This is not completely off-topic, so bear with me...

My six year old air handler's motor stopped rotating. It's really a 230V three phase motor, fed by six FETs from rectified 230V single phase power, by means of a sensorless controller bolted on the end. One of the two biggest capacitors (with way bigger ufd ratings than I would have expected given the package size) in the controller showed signs of overheating, so I replaced both of them. That didn't fix the problem. Nobody sells a replacement controller. Nobody stocks a replacement motor/controller assembly, and the price I've been quoted for delivery at some uncertain date in the future greatly exceeds the price of an entire air handler, with the high efficiency load sensing motor, evaporator coil, controls, sheet metal, etc.

Luckily, the weather is nice here this time of year, so I'm taking a look at buying an industrial sensorless 1ph/3ph controller and adapting it to the existing, apparently undamaged, motor. I've downloaded the full manuals for a few similar controllers, and they all agree that capacitor replacement is a normal maintenance item, to be expected at five year intervals. That surprised me.



Mike Halloran
Pembroke Pines, FL, USA
 
electricpete,

The original intent of this thread was to determine if there have been other industrial users that have been affected by the "capacitor plague" issue in the late 1990's and early 2000's (that really crippled a few computer mother board manufacturers). If they had been, what devices were these capacitors installed in. We have several of one particular manufacturer's relay installed that were affected. These are electronic feeder and motor protection relays; both relay types shared a common power supply design that was sub-assembled by the same Southwest Asian electronics manufacturer.
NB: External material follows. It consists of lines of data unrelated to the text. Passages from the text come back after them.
$ cat src/ex_defines.svh
`ifndef EX_DEFINES_SVH
`define EX_DEFINES_SVH

// RV32I major opcodes
`define OP_R        7'b0110011
`define OP_I        7'b0010011
`define OP_LOAD     7'b0000011
`define OP_STORE    7'b0100011
`define OP_BRANCH   7'b1100011
`define OP_JAL      7'b1101111
`define OP_JALR     7'b1100111
`define OP_LUI      7'b0110111
`define OP_AUIPC    7'b0010111
`define OP_SYSTEM   7'b1110011

// ALU operations
`define ALU_ADD     4'd0
`define ALU_SUB     4'd1
`define ALU_AND     4'd2
`define ALU_OR      4'd3
`define ALU_XOR     4'd4
`define ALU_SLT     4'd5
`define ALU_SLTU    4'd6
`define ALU_SLL     4'd7
`define ALU_SRL     4'd8
`define ALU_SRA     4'd9
`define ALU_PASS_B  4'd10

// Datapath selectors
`define A_REG       1'b0
`define A_PC        1'b1
`define B_REG       1'b0
`define B_IMM       1'b1
`define REDIR_ALU   1'b0
`define REDIR_PC4   1'b1
`define CSR_RD1     1'b0
`define CSR_IMM     1'b1

// Store sizes, NONE for anything that is not a store
`define SIZE_B      2'd0
`define SIZE_H      2'd1
`define SIZE_W      2'd2
`define SIZE_NONE   2'd3

`define NOP         32'h00000013
`define CSR_TOHOST  12'h51e

// Top address nibble of the data memory
`define DMEM_REGION 4'h1
`define DMEM_WORDS  4096

`endif

$ cat src/ex_pkg.sv
`default_nettype none

package ex_pkg;

    // Register-register layout
    typedef struct packed {
        logic [6:0] funct7;
        logic [4:0] rs2;
        logic [4:0] rs1;
        logic [2:0] funct3;
        logic [4:0] rd;
        logic [6:0] opcode;
    } r_fmt_t;

    // Immediate layout, also carries the CSR number
    typedef struct packed {
        logic [11:0] imm12;
        logic [4:0]  rs1;
        logic [2:0]  funct3;
        logic [4:0]  rd;
        logic [6:0]  opcode;
    } i_fmt_t;

    typedef union packed {
        r_fmt_t r_fmt;
        i_fmt_t i_fmt;
    } rv_inst_u;

endpackage

`default_nettype wire

$ cat src/ex_ctrl_if.sv
`timescale 1ns/100ps
`default_nettype none

interface ex_ctrl_if;

    logic [3:0] alu_op;
    logic       a_sel;
    logic       b_sel;
    logic       redirect_sel;
    logic [1:0] store_size;
    logic       dmem_en;
    logic       csr_en;
    logic       csr_sel;

    modport ctrl (
        output alu_op, a_sel, b_sel, redirect_sel,
        output store_size, dmem_en, csr_en, csr_sel
    );

    modport alu (input alu_op, a_sel, b_sel, redirect_sel);

    modport mem (input store_size, dmem_en);

    modport csr (input csr_en, csr_sel);

endinterface

`default_nettype wire

$ cat src/ex_control.sv
`timescale 1ns/100ps
`default_nettype none

`include "ex_defines.svh"

module ex_control (
    input wire ex_pkg::rv_inst_u inst,
    input wire [31:0] pc,
    input wire [31:0] rd1,
    input wire [31:0] rd2,
    input wire [31:0] alu_res,
    input wire target_taken,
    input wire squash,
    output logic br_taken,
    output logic flush,
    ex_ctrl_if.ctrl ctrl
);

    logic [6:0] opcode;
    logic [2:0] funct3;
    logic       alt;
    logic       is_branch;
    logic       is_jal;
    logic       is_jalr;
    logic       is_mem;
    logic       is_csrw;
    logic       in_region;
    logic       eq;
    logic       lt;
    logic       ltu;
    logic       cond;

    assign opcode = inst.r_fmt.opcode;
    assign funct3 = inst.r_fmt.funct3;
    // Instruction bit 30 picks sub and sra
    assign alt = inst.r_fmt.funct7[5];

    assign is_branch = opcode == `OP_BRANCH;
    assign is_jal = opcode == `OP_JAL;
    assign is_jalr = opcode == `OP_JALR;
    assign is_mem = (opcode == `OP_LOAD) || (opcode == `OP_STORE);
    // csrrw and csrrwi share funct3[1:0]
    assign is_csrw = (opcode == `OP_SYSTEM) && (funct3[1:0] == 2'b01)
                     && (inst.i_fmt.imm12 == `CSR_TOHOST);
    assign in_region = alu_res[31:28] == `DMEM_REGION;

    assign eq = rd1 == rd2;
    assign lt = $signed(rd1) < $signed(rd2);
    assign ltu = rd1 < rd2;

    always_comb begin
        case (funct3)
            3'b000: cond = eq;
            3'b001: cond = !eq;
            3'b100: cond = lt;
            3'b101: cond = !lt;
            3'b110: cond = ltu;
            3'b111: cond = !ltu;
            default: cond = 1'b0;
        endcase
    end

    assign br_taken = !squash && (is_jal || is_jalr || (is_branch && cond));
    // JAL already redirected in decode
    assign flush = !squash && (is_jalr || (is_branch && (cond != target_taken)));

    always_comb begin
        ctrl.alu_op = `ALU_ADD;
        ctrl.a_sel = `A_REG;
        ctrl.b_sel = `B_IMM;
        ctrl.store_size = `SIZE_NONE;
        case (opcode)
            `OP_R, `OP_I: begin
                if (opcode == `OP_R) begin
                    ctrl.b_sel = `B_REG;
                end
                case (funct3)
                    3'b000: ctrl.alu_op = (opcode == `OP_R && alt) ? `ALU_SUB : `ALU_ADD;
                    3'b001: ctrl.alu_op = `ALU_SLL;
                    3'b010: ctrl.alu_op = `ALU_SLT;
                    3'b011: ctrl.alu_op = `ALU_SLTU;
                    3'b100: ctrl.alu_op = `ALU_XOR;
                    3'b101: ctrl.alu_op = alt ? `ALU_SRA : `ALU_SRL;
                    3'b110: ctrl.alu_op = `ALU_OR;
                    default: ctrl.alu_op = `ALU_AND;
                endcase
            end
            `OP_BRANCH, `OP_JAL, `OP_AUIPC: ctrl.a_sel = `A_PC;
            `OP_LUI: ctrl.alu_op = `ALU_PASS_B;
            `OP_STORE: begin
                case (funct3[1:0])
                    2'b00: ctrl.store_size = `SIZE_B;
                    2'b01: ctrl.store_size = `SIZE_H;
                    default: ctrl.store_size = `SIZE_W;
                endcase
            end
            default: ctrl.alu_op = `ALU_ADD;
        endcase
    end

    assign ctrl.redirect_sel = br_taken ? `REDIR_ALU : `REDIR_PC4;
    assign ctrl.dmem_en = !squash && is_mem && in_region;
    assign ctrl.csr_en = !squash && is_csrw;
    assign ctrl.csr_sel = funct3[2] ? `CSR_IMM : `CSR_RD1;

    // Redirects only leave from aligned pcs
    always_comb begin
        if (flush) begin
            assert (pc[1:0] == 2'b00) else $error("redirect from misaligned pc %h", pc);
        end
    end

endmodule

`default_nettype wire

$ cat src/flat_wrapper.sv
// flat-port wrapper written by rule: the top's interface ports become plain ports
module ex_control_flat 
  (inst, pc, rd1, rd2, alu_res, target_taken, squash, br_taken, flush, ctrl_alu_op, ctrl_a_sel, ctrl_b_sel, ctrl_redirect_sel, ctrl_store_size, ctrl_dmem_en, ctrl_csr_en, ctrl_csr_sel);
  ex_ctrl_if ctrl_i ();
  input wire ex_pkg::rv_inst_u inst;
  input wire [31:0] pc;
  input wire [31:0] rd1;
  input wire [31:0] rd2;
  input wire [31:0] alu_res;
  input wire target_taken;
  input wire squash;
  output logic br_taken;
  output logic flush;
  output wire logic [$bits(ctrl_i.alu_op)-1:0] ctrl_alu_op;
  output wire logic [$bits(ctrl_i.a_sel)-1:0] ctrl_a_sel;
  output wire logic [$bits(ctrl_i.b_sel)-1:0] ctrl_b_sel;
  output wire logic [$bits(ctrl_i.redirect_sel)-1:0] ctrl_redirect_sel;
  output wire logic [$bits(ctrl_i.store_size)-1:0] ctrl_store_size;
  output wire logic [$bits(ctrl_i.dmem_en)-1:0] ctrl_dmem_en;
  output wire logic [$bits(ctrl_i.csr_en)-1:0] ctrl_csr_en;
  output wire logic [$bits(ctrl_i.csr_sel)-1:0] ctrl_csr_sel;
  assign ctrl_alu_op = ctrl_i.alu_op;
  assign ctrl_a_sel = ctrl_i.a_sel;
  assign ctrl_b_sel = ctrl_i.b_sel;
  assign ctrl_redirect_sel = ctrl_i.redirect_sel;
  assign ctrl_store_size = ctrl_i.store_size;
  assign ctrl_dmem_en = ctrl_i.dmem_en;
  assign ctrl_csr_en = ctrl_i.csr_en;
  assign ctrl_csr_sel = ctrl_i.csr_sel;
  ex_control u_core (.inst(inst), .pc(pc), .rd1(rd1), .rd2(rd2), .alu_res(alu_res), .target_taken(target_taken), .squash(squash), .br_taken(br_taken), .flush(flush), .ctrl(ctrl_i));
endmodule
I understand capacitor manufacturer claims of 5 year design life, but we have significantly older equipment (DC drives, heater controllers, large UPS systems, etc.) that have the same type of capacitor but live on for 10 - 20 years with no issues.

What good is a feeder protective relay if you have to worry about reliability every five years? Simply performing calibration checks may or may not expose any issues. Our company has been told by more than one relay manufacturer that thier relays are good for 20 years. If better reliability can't be achieved by today's current design of "value engineered" electronic products, then I believe we will keep the old electromechanical relay manufacturers in business for the really critical applications.